Other signs that better economic growth could be on the horizon include the recent rise in commodity prices, which were decimated last year. “Copper bottomed out in December around $130 to $140 per pound and since then it has formed a very nice base,” Fischer said. “‘Dr. Copper’ is one of the best economists we have,” he opined, alluding to the precious metal acting as a leading economic indicator. Meanwhile, the price of oil jumped up above $50, which he views as “a good sign” even though it could be a “startled response” to the Fed’s policy decisions. Fischer, manager of the Allianz NFJ Dividend Value Fund, is aiming to keep the portfolio lined with what he believes are high quality companies and he emphasizes the importance of dividend yield.
While many companies have cut dividends to cope with steep losses, Fischer still sees opportunities for robust dividend yields. “It is possible to find companies with good dividend outlooks with strong fundamentals.” He cited Waste Management, Home Depot and Altria as several companies in the portfolio that have recently raised their dividends in the face of a brutal market environment. As with any mutual fund, current and future holdings are subject to risk.
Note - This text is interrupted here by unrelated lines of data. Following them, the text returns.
File: config.mk
export PLATFORM = sky130hd
export DESIGN_NAME = rv_pipeline_hazard_ctrl
export DESIGN_NICKNAME = d
export VERILOG_FILES = /design/src/rtl/rv_pipe_pkg.sv /design/src/rtl/rv_forward_unit.sv /design/src/rtl/rv_pipeline_hazard_ctrl.sv
export SDC_FILE = /design/constraint.sdc
export NUM_CORES = 1
export LEC_CHECK = 0
export CAP_MARGIN = 40
export CORE_MARGIN = 8
export CORE_UTILIZATION = 40
export DETAILED_ROUTE_END_ITERATION = 12
export GPL_TIMING_DRIVEN = 1
export HOLD_SLACK_MARGIN = 0.03
export PLACE_DENSITY = 0.78
export SLEW_MARGIN = 15
export SYNTH_ARGS = -nofsm -noshare
export SYNTH_HDL_FRONTEND = slang
export SYNTH_HIERARCHICAL = 1
export SYNTH_SLANG_ARGS = --single-unit
export TNS_END_PERCENT = 50
File: constraint.sdc
create_clock -name clk -period 2.05 [get_ports clk]
set_input_delay 0.41 -clock clk [delete_from_list [all_inputs] [get_ports clk]]
set_output_delay 0.41 -clock clk [all_outputs]
set_load 0.01 [all_outputs]
File: src/rtl/rv_pipe_pkg.sv
// Package: rv_pipe_pkg
// Shared encodings for the pipeline hazard controller.
//   FWD_RF / FWD_WB / FWD_MEM : ALU operand mux selects
//   hazard_state_t            : hazard FSM states (RUN, MEM_WAIT)
package rv_pipe_pkg;

    localparam logic [1:0] FWD_RF  = 2'b00;  // operand from register file
    localparam logic [1:0] FWD_WB  = 2'b01;  // operand from WB result
    localparam logic [1:0] FWD_MEM = 2'b10;  // operand from EX_MEM ALU result

    typedef enum logic {
        RUN      = 1'b0,
        MEM_WAIT = 1'b1
    } hazard_state_t;

endpackage

File: src/rtl/rv_forward_unit.sv
// Module: rv_forward_unit
// Combinational ALU operand forwarding selects for the EX stage.
// Ports:
//   ex_rs1, ex_rs2  in   source registers of the instruction in EX
//   mem_rd          in   destination register in MEM
//   mem_reg_write   in   MEM instruction writes the register file
//   wb_rd           in   destination register in WB
//   wb_reg_write    in   WB instruction writes the register file
//   forward_a/b     out  operand select (FWD_RF / FWD_WB / FWD_MEM)
module rv_forward_unit
    import rv_pipe_pkg::*;
#(
    parameter int unsigned REG_AW = 5
) (
    input  logic [REG_AW-1:0] ex_rs1,
    input  logic [REG_AW-1:0] ex_rs2,
    input  logic [REG_AW-1:0] mem_rd,
    input  logic              mem_reg_write,
    input  logic [REG_AW-1:0] wb_rd,
    input  logic              wb_reg_write,
    output logic [1:0]        forward_a,
    output logic [1:0]        forward_b
);

    logic mem_hit_a, mem_hit_b, wb_hit_a, wb_hit_b;

    // x0 is hardwired zero and is never a forwarding source.
    always_comb begin
        mem_hit_a = mem_reg_write && (mem_rd != '0) && (mem_rd == ex_rs1);
        mem_hit_b = mem_reg_write && (mem_rd != '0) && (mem_rd == ex_rs2);
        wb_hit_a  = wb_reg_write  && (wb_rd  != '0) && (wb_rd  == ex_rs1);
        wb_hit_b  = wb_reg_write  && (wb_rd  != '0) && (wb_rd  == ex_rs2);
    end

    // The younger EX_MEM result wins over WB when both match.
    always_comb begin
        forward_a = FWD_RF;
        forward_b = FWD_RF;
        if (mem_hit_a)      forward_a = FWD_MEM;
        else if (wb_hit_a)  forward_a = FWD_WB;
        if (mem_hit_b)      forward_b = FWD_MEM;
        else if (wb_hit_b)  forward_b = FWD_WB;
    end

endmodule

File: src/rtl/rv_pipeline_hazard_ctrl.sv
// Module: rv_pipeline_hazard_ctrl
// Central hazard controller for the 5-stage RISC-V pipeline: load-use stall,
// taken-branch flush (branch resolved in MEM), multi-cycle data-memory wait,
// operand forwarding and saturating performance counters.
// Ports:
//   clk, reset (sync, active-low)
//   id_rs1/id_rs2, id_use_rs1/id_use_rs2  ID-stage source regs and usage
//   ex_rs1/ex_rs2, ex_rd, ex_mem_read     EX-stage regs, load flag
//   mem_rd, mem_reg_write, mem_access     MEM-stage dest, RF write, ld/st
//   wb_rd, wb_reg_write                   WB-stage dest, RF write
//   branch_taken                          MEM-stage branch resolved taken
//   pc_write, *_write, *_flush, *_bubble  pipeline register controls
//   forward_a/b                           ALU operand selects
//   cnt_loaduse/cnt_memwait/cnt_flush     performance counters
module rv_pipeline_hazard_ctrl
    import rv_pipe_pkg::*;
#(
    parameter int unsigned REG_AW  = 5,
    parameter int unsigned MEM_LAT = 0,
    parameter int unsigned CNT_W   = 32
) (
    input  logic              clk,
    input  logic              reset,
    input  logic [REG_AW-1:0] id_rs1,
    input  logic [REG_AW-1:0] id_rs2,
    input  logic              id_use_rs1,
    input  logic              id_use_rs2,
    input  logic [REG_AW-1:0] ex_rs1,
    input  logic [REG_AW-1:0] ex_rs2,
    input  logic [REG_AW-1:0] ex_rd,
    input  logic              ex_mem_read,
    input  logic [REG_AW-1:0] mem_rd,
    input  logic              mem_reg_write,
    input  logic              mem_access,
    input  logic [REG_AW-1:0] wb_rd,
    input  logic              wb_reg_write,
    input  logic              branch_taken,
    output logic              pc_write,
    output logic              if_id_write,
    output logic              if_id_flush,
    output logic              id_ex_write,
    output logic              id_ex_bubble,
    output logic              ex_mem_write,
    output logic              ex_mem_bubble,
    output logic              mem_wb_bubble,
    output logic [1:0]        forward_a,
    output logic [1:0]        forward_b,
    output logic [CNT_W-1:0]  cnt_loaduse,
    output logic [CNT_W-1:0]  cnt_memwait,
    output logic [CNT_W-1:0]  cnt_flush
);

    localparam int unsigned WCNT_W = (MEM_LAT > 1) ? $clog2(MEM_LAT) : 1;
    localparam logic [WCNT_W-1:0] WAIT_LOAD = WCNT_W'((MEM_LAT > 0) ? MEM_LAT - 1 : 0);

    hazard_state_t     state_q, state_d;
    logic [WCNT_W-1:0] wait_cnt_q, wait_cnt_d;
    logic              done_q, done_d;
    logic [CNT_W-1:0]  cnt_loaduse_q, cnt_loaduse_d;
    logic [CNT_W-1:0]  cnt_memwait_q, cnt_memwait_d;
    logic [CNT_W-1:0]  cnt_flush_q, cnt_flush_d;

    logic [1:0] fwd_a_raw, fwd_b_raw;
    logic       load_use;
    logic       mem_start;

    rv_forward_unit #(
        .REG_AW (REG_AW)
    ) u_fwd (
        .ex_rs1        (ex_rs1),
        .ex_rs2        (ex_rs2),
        .mem_rd        (mem_rd),
        .mem_reg_write (mem_reg_write),
        .wb_rd         (wb_rd),
        .wb_reg_write  (wb_reg_write),
        .forward_a     (fwd_a_raw),
        .forward_b     (fwd_b_raw)
    );

    assign forward_a = reset ? fwd_a_raw : FWD_RF;
    assign forward_b = reset ? fwd_b_raw : FWD_RF;

    always_comb begin
        load_use  = ex_mem_read && (ex_rd != '0) &&
                    ((id_use_rs1 && (id_rs1 == ex_rd)) ||
                     (id_use_rs2 && (id_rs2 == ex_rd)));
        // done_q marks the access already served, so the same instruction
        // sitting in MEM after its wait does not start a second wait.
        mem_start = (MEM_LAT != 0) && mem_access && !done_q;
    end

    always_comb begin
        state_d       = state_q;
        wait_cnt_d    = wait_cnt_q;
        done_d        = done_q;
        cnt_loaduse_d = cnt_loaduse_q;
        cnt_memwait_d = cnt_memwait_q;
        cnt_flush_d   = cnt_flush_q;
        pc_write      = 1'b1;
        if_id_write   = 1'b1;
        if_id_flush   = 1'b0;
        id_ex_write   = 1'b1;
        id_ex_bubble  = 1'b0;
        ex_mem_write  = 1'b1;
        ex_mem_bubble = 1'b0;
        mem_wb_bubble = 1'b0;

        if (!reset) begin
            state_d       = RUN;
            wait_cnt_d    = '0;
            done_d        = 1'b0;
            cnt_loaduse_d = '0;
            cnt_memwait_d = '0;
            cnt_flush_d   = '0;
            pc_write      = 1'b0;
            if_id_write   = 1'b0;
            if_id_flush   = 1'b1;
            id_ex_write   = 1'b0;
            id_ex_bubble  = 1'b1;
            ex_mem_write  = 1'b0;
            ex_mem_bubble = 1'b1;
            mem_wb_bubble = 1'b1;
        end else begin
            unique case (state_q)
                RUN: begin
                    if (mem_start) begin
                        pc_write      = 1'b0;
                        if_id_write   = 1'b0;
                        id_ex_write   = 1'b0;
                        ex_mem_write  = 1'b0;
                        mem_wb_bubble = 1'b1;
                        if (cnt_memwait_q != '1) cnt_memwait_d = cnt_memwait_q + 1'b1;
                        // The entry cycle is the first stall cycle; with a
                        // single extra cycle there is nothing left to wait.
                        if (MEM_LAT == 1) begin
                            done_d = 1'b1;
                        end else begin
                            state_d    = MEM_WAIT;
                            wait_cnt_d = WAIT_LOAD;
                        end
                    end else begin
                        // EX_MEM advances in every non-waiting RUN cycle.
                        done_d = 1'b0;
                        if (branch_taken) begin
                            if_id_flush   = 1'b1;
                            id_ex_bubble  = 1'b1;
                            ex_mem_bubble = 1'b1;
                            if (cnt_flush_q != '1) cnt_flush_d = cnt_flush_q + 1'b1;
                        end else if (load_use) begin
                            pc_write     = 1'b0;
                            if_id_write  = 1'b0;
                            id_ex_bubble = 1'b1;
                            if (cnt_loaduse_q != '1) cnt_loaduse_d = cnt_loaduse_q + 1'b1;
                        end
                    end
                end
                MEM_WAIT: begin
                    pc_write      = 1'b0;
                    if_id_write   = 1'b0;
                    id_ex_write   = 1'b0;
                    ex_mem_write  = 1'b0;
                    mem_wb_bubble = 1'b1;
                    if (cnt_memwait_q != '1) cnt_memwait_d = cnt_memwait_q + 1'b1;
                    // wait_cnt holds the remaining stall cycles including
                    // this one, so total stall is exactly MEM_LAT cycles.
                    if (wait_cnt_q <= WCNT_W'(1)) begin
                        state_d    = RUN;
                        wait_cnt_d = '0;
                        done_d     = 1'b1;
                    end else begin
                        wait_cnt_d = wait_cnt_q - 1'b1;
                    end
                end
                default: state_d = RUN;
            endcase
        end
    end

    always_ff @(posedge clk) begin
        state_q       <= state_d;
        wait_cnt_q    <= wait_cnt_d;
        done_q        <= done_d;
        cnt_loaduse_q <= cnt_loaduse_d;
        cnt_memwait_q <= cnt_memwait_d;
        cnt_flush_q   <= cnt_flush_d;
    end

    assign cnt_loaduse = cnt_loaduse_q;
    assign cnt_memwait = cnt_memwait_q;
    assign cnt_flush   = cnt_flush_q;

endmodule

=== Word-level counts from Yosys, hierarchy flattened ===
Index checks and enable logic that the tools add are counted.
W data, S select, Z words.

* Reduce and logical (&&, ||, !) cells: 17
* Bitwise operators: 2
* Muxes and demuxes: 27
* Add/sub/neg operators: 4
* Equal/unequal tests: 10
* Magnitude comparators: 1

{| class="wikitable"
|+ Operators with widths
! operator !! number
|-
| $add A32 B1 Y32 const B || 3
|-
| $ne A32 B32 Y1 const B || 3
|-
| $mux W32 || 2
|-
| $eq A5 B5 Y1 || 6
|-
| $mux W1 || 17
|-
| $reduce_bool A5 Y1 || 3
|-
| $logic_and A1 B1 Y1 || 10
|-
| $mux W2 || 4
|-
| $pmux W1 S2 || 4
|-
| $reduce_and A4 Y1 || 1
|-
| $reduce_and A3 Y1 || 1
|-
| $ne A2 B1 Y1 const B || 1
|-
| $not A1 Y1 || 2
|-
| $reduce_and A2 Y1 || 1
|-
| $le A1 B1 Y1 const B || 1
|-
| $logic_or A1 B1 Y1 || 1
|-
| $sub A1 B1 Y1 const B || 1
|}

* Bits of input ports: 44
* Bits in registers: 98
* Output and inout port bits: 108

=== Logic depth before layout (Yosys ltp) ===
* Depth in word-level cells: 8
* Depth in mapped cells: 9
* Mapped depth without buffers: 7

=== Modules after synthesis ===
The synthesis kept the hierarchy.

{| class="wikitable"
|+ By module, submodules not included
! module !! area each (um2) !! cells an instance !! times used
|-
| rv_pipeline_hazard_ctrl || 3535.9 || 444 || 1
|-
| rv_forward_unit || 272.8 || 36 || 1
|}

=== Worst setup path before layout ===
Ideal clock, no wire load.

* Path kind: input-to-output
* Start point: in ex_rd[1]
* End point: out pc_write
* Stages on the path: 6
* Data required time: 1.640 ns
* Slack: -0.181 ns
* Arrival time: 1.821 ns
* Path buffers: 1
* Path through: or4_1 -> o21ai_0 -> nor2_1 -> and2_1 -> nor2_1 -> buf_4

* Word-level cells in the longest chain between the ends: 8
* Elaborated cells between the ends (all ways): 12

{| class="wikitable"
|+ RTL lines
! what !! RTL line !! source
|-
| start, declared || rv_pipeline_hazard_ctrl.sv:30 || <nowiki>input logic [REG_AW-1:0] ex_rd,</nowiki>
|-
| $eq A5 B5 Y1 (on tied branches) || rv_pipeline_hazard_ctrl.sv:85, rv_pipeline_hazard_ctrl.sv:86 ||
|-
| $logic_and A1 B1 Y1 (on tied branches) || rv_pipeline_hazard_ctrl.sv:85, rv_pipeline_hazard_ctrl.sv:86 ||
|-
| $logic_or A1 B1 Y1 || rv_pipeline_hazard_ctrl.sv:85 || <nowiki>((id_use_rs1 && (id_rs1 == ex_rd)) ||</nowiki>
|-
| $logic_and A1 B1 Y1 (*) || rv_pipeline_hazard_ctrl.sv:84 || <nowiki>load_use = ex_mem_read && (ex_rd != '0) &&</nowiki>
|-
| $mux W1 (*) (2 in a row) || - ||
|-
| $pmux W1 S2 (*) || - ||
|-
| $mux W1 (*) || - ||
|-
| end, declared || rv_pipeline_hazard_ctrl.sv:38 || <nowiki>output logic pc_write,</nowiki>
|}

Mark *: on every way between the ends. The rest lies on a longest branch, timed or not.

=== Worst setup path after layout ===
* Start point: in mem_rd[3]
* End point: out forward_a[0]

* Word-level cells in the longest chain between the ends: 5
* Elaborated cells between the ends (all ways): 6

{| class="wikitable"
|+ RTL lines
! what !! RTL line !! source
|-
| start, declared || rv_pipeline_hazard_ctrl.sv:32 || <nowiki>input logic [REG_AW-1:0] mem_rd,</nowiki>
|-
| $reduce_bool A5 Y1 || rv_forward_unit.sv:29 || <nowiki>mem_hit_a = mem_reg_write && (mem_rd != '0) && (mem_rd == ex_rs1);</nowiki>
|-
| $logic_and A1 B1 Y1 || rv_forward_unit.sv:29 ||
|-
| $logic_and A1 B1 Y1 (*) || rv_forward_unit.sv:29 ||
|-
| $mux W2 (*) || rv_forward_unit.sv:39 || <nowiki>if (mem_hit_a) forward_a = FWD_MEM;</nowiki>
|-
| named net fwd_a_raw[0] || rv_pipeline_hazard_ctrl.sv:63 || <nowiki>logic [1:0] fwd_a_raw, fwd_b_raw;</nowiki>
|-
| $mux W2 (*) || rv_pipeline_hazard_ctrl.sv:80 || <nowiki>assign forward_a = reset ? fwd_a_raw : FWD_RF;</nowiki>
|-
| end, declared || rv_pipeline_hazard_ctrl.sv:46 || <nowiki>output logic [1:0] forward_a,</nowiki>
|}

Mark *: on every way through the listed nets, which the timed path passes. The rest lies on a longest branch.

==> results.sh <==
export IMPL_seq_area_frac_synth_pct=33.64
export IMPL_wl_met1_um=5108
export IMPL_layout_nets=716
export IMPL_wirelength_um=12660
export IMPL_drt_iter0_drc=185
export IMPL_finalHoldViolCount=0
export IMPL_num_rows=35
export IMPL_critPathArrivalTime_ns=1.78
export IMPL_crit_slowest_cell="or4_4"
export IMPL_synth_edf_count=0
export IMPL_ys_top_cells_by_area="dfxtp_1 34%, xnor2_1 7.8%, buf_4 7.5%"
export IMPL_viasPerCell=5.153
export IMPL_htree_levels=3
export IMPL_setup_slack_ns=-0.1398
export IMPL_ys_types=42
export IMPL_cp_max_fo=2
export IMPL_synth_seq_cells=64
export IMPL_regArea_um2=1303
export IMPL_clk_latency_ns=0.34
export IMPL_drcViolationCount=0
export IMPL_path_class="in -> out"
export IMPL_ys_flop_type="dfxtp_1"
export IMPL_grt_pass1_wl_um=20160
export IMPL_drive_gt1_share_pct=25.37
export IMPL_grt_max_degree=60
export IMPL_antennaDiodeCount=0
export IMPL_clk_pin_slew_ns=0.06
export IMPL_tightest_slew_ns=0.6443
export IMPL_r2r_slack_ns=0.05
export IMPL_p_leak_nw=2.270
export IMPL_grt_pass1_vias=4231
export IMPL_synth_largest_area_cell="dfxtp_1"
export IMPL_critPathTopFamily="simple AND/OR/NAND/NOR gates"
export IMPL_area_delta_synth_final_pct=58.61
export IMPL_fmax_mhz=456.7
export IMPL_critPathMaxStageDelay_ns=0.53
export IMPL_ant_nets=0
export IMPL_fin_crit_sh_pct=106.8
export IMPL_violations="negative setup slack"
export IMPL_dr_pass1_iters=4
export IMPL_vias=4138
export IMPL_period_minus_slack_ns=2.190
export IMPL_gp_congestion=0.8814
export IMPL_met2_length_um=6358
export IMPL_dp_cells=778
export IMPL_cts_tree="done"
export IMPL_die_height_um=113.6
export IMPL_async_reset_ff_share_pct=0
export IMPL_grt_setup_unrepaired="yes"
export IMPL_crit_chain="buf_6 -> or4_4 -> o21ai_4 -> nor4_4 -> nor4_1 -> and2_1 -> buf_2"
export IMPL_wl_per_cell_um=15.76
export IMPL_fin_tns_setup_ns=-0.3014
export IMPL_max_slew_margin_rel_pct=57.05
export IMPL_p_total_mw=2.920
export IMPL_vdd_drop_max_v=0.0003046
export IMPL_setup_viol=5
export IMPL_grt_ovfl_total=0
export IMPL_antenna_found_initial=0
export IMPL_clock_skew_ns=0.01098
export IMPL_dp_hpwl_um=9414
export IMPL_syn_avg_cell_area_um2=7.935
export IMPL_fillCellCount=766
export IMPL_hold_buffers=0
export IMPL_dieWidth_um=113.6
export IMPL_cts_root_buf="clkbuf_8"
export IMPL_syn_inst=480
export IMPL_worstSetupStartpointType="input port"
export IMPL_routed_wl_met3_um=899
export IMPL_status="finished with violations"
export IMPL_core_area_um2=9240
export IMPL_cts_buffer_depth=2
export IMPL_path_buf_inv=2
export IMPL_cts_inserted_buffers=9
export IMPL_netlist_area_um2=3809
export IMPL_final_cells=803
export IMPL_drv_slew=0
export IMPL_synth_warnings=6
export IMPL_port_buffers=118
export IMPL_worst_setup_path_end_kind="output pin"
export IMPL_utilization_pct=65.38
export IMPL_power_density_nw_per_um2=483.4
export IMPL_dr_max_layer_used="met4"
export IMPL_track_usage_pct=18.80
export IMPL_drv_cap=0
export IMPL_ios=152
export IMPL_start_util_pct=41.22
export IMPL_multi_input_area_um2=2502
export IMPL_required_ns=1.64
export IMPL_synth_top_cell_area_share_pct=33.64
export IMPL_die_area_um2=12900
export IMPL_hp_class="reg -> reg"
export IMPL_cts_sinks=64
-- metrics by stage --
stage / instance area [um^2] / hold WS, ns / setup slack, ns
finish: 6041 / 0.5013 / -0.1398
global route: 6041 / 0.5274 / -0.1894
CTS: 5837 / 0.5046 / -0.1528
detailed placement: 5480 / 0.4943 / -0.8980
global placement: 5480 / 0.4840 / -0.8925
floorplan: 3939 / 0.5080 / -0.03076
-- synthesized netlist by cell type (5+ instances only) --
| master | number |
|---|---|
| nor2_1 | 43 |
| or3_1 | 25 |
| o21ai_0 | 26 |
| nand4_1 | 29 |
| nand3_1 | 28 |
| nor3_1 | 5 |
| or4_1 | 8 |
| and3_1 | 7 |
| xnor2_1 | 34 |
| buf_4 | 38 |
| o31ai_1 | 5 |
| nand2_1 | 40 |
| and2_1 | 7 |
| inv_1 | 10 |
| a21oi_1 | 30 |
| xor2_1 | 24 |
| dfxtp_1 | 64 |
| clkbuf_1 | 11 |
| nor4_1 | 12 |
-- where the power goes --
| part | switching, mW | internal (mW) | total (mW) |
|---|---|---|---|
| Clock | 0.486 | 0.812 | 1.30 |
| Sequential | 0.00599 | 1.25 | 1.25 |
| Combinational | 0.184 | 0.185 | 0.369 |
-- layer usage --
layer  track usage, %  vias up
met5                0        -
met4            7.016        0
met3            5.494       28
met2            33.29      140
met1            20.75     1954
li1                 -     2016
-- final timing paths --
kind | start | depth (start not counted) | endpoint
min | cnt_loaduse[28] | 2 | cnt_loaduse[28]
max reg2reg | cnt_flush[16] | 6 | cnt_flush[29]
max | mem_rd[3] | 7 | forward_a[0]
min reg2reg | cnt_loaduse[28] | 2 | cnt_loaduse[28]
-- final cells by class --
| cell class | instances | share of cell area, % |
|---|---|---|
| multi-input cells | 384 | 41.43 |
| repair buffers | 200 | 29.68 |
| flip-flops and latches | 64 | 21.56 |
| clock buffers | 13 | 2.962 |
| well taps | 129 | 2.672 |
| clock inverters | 2 | 0.9942 |
| inverters | 11 | 0.7042 |
-- placed cells by master, fill, tap and decap left out, drive strengths merged, types with 2 or more instances in the layout --
master / n
and3: 7
clkdlybuf4s15: 5
nand2b: 4
inv: 10
mux2i: 2
buf: 95
clkdlybuf4s50: 72
nor4: 13
nand4: 29
bufinv: 2
o21ai: 27
dfxtp: 64
clkbuf: 16
nor3: 5
nand2: 40
dlymetal6s2s: 5
conb: 32
o31ai: 5
and4: 4
and2: 7
or4: 9
or2: 2
or3: 26
nand3: 28
dlygate4sd2: 20
a21oi: 30
nor2: 43
ha: 2
xor2: 24
xnor2: 34
-- worst min-delay path, cell delays in order, from the launching register on --
cell and delay (ns):
dfxtp_1 0.34, nand2_1 0.06, mux2i_1 0.05
-- state kept, by name, summed over array words and instances (netlist names) --
| signal | cells |
|---|---|
| cnt_flush | 32 |
| cnt_loaduse | 32 |
-- cell families (layout without fill, tap and decap cells) --
group | after synthesis | in the layout | synth area share, %
other | 1 | 32 | 0.09846
adder cells (fa/ha/maj) | 2 | 2 | 0.6569
flip-flops | 64 | 64 | 33.64
AO/OA/AOI/OAI | 72 | 72 | 11.24
XOR/XNOR | 58 | 58 | 13.34
AND/OR/NAND/NOR | 218 | 218 | 30.45
buffers and inverters | 63 | 226 | 10.05
multiplexers | 2 | 2 | 0.5256
-- what timing repair did --
item / CTS / global route
gates resized for setup: 112 / 62
hold endpoints to repair: 0 / 0
setup buffers: 6 / 5
endpoints found under the setup margin: 42 / 63
pin swaps: 27 / 27
Note: power is estimated with default switching activity, not from simulation.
The fund managed to outperform the market during the credit crunch by limiting its exposure to financials. “We saw in 2007 and early 2008 that the financial sector was really suspect and we pulled back pretty far,” he said. The Russell 1000 Value Index had a weighting in financials that exceeded 35%, whereas his portfolio came in under 20%, he said. Despite the fear that has permeated the markets for the past year, he is bullish on the prospect of a strong second half of the year for stocks. As noted in his first-quarter outlook, Fischer is bullish on cyclicals, energy, industrials with strong cash flow and international stocks. He is also raising his weighting in utilities.
“I’m a very optimistic buyer right now,” Fischer said. “This is the time to look ahead, not the time to despair. If we start recovering, we may be able to get back to the old high within a reasonable number of years and that rate of return would be good."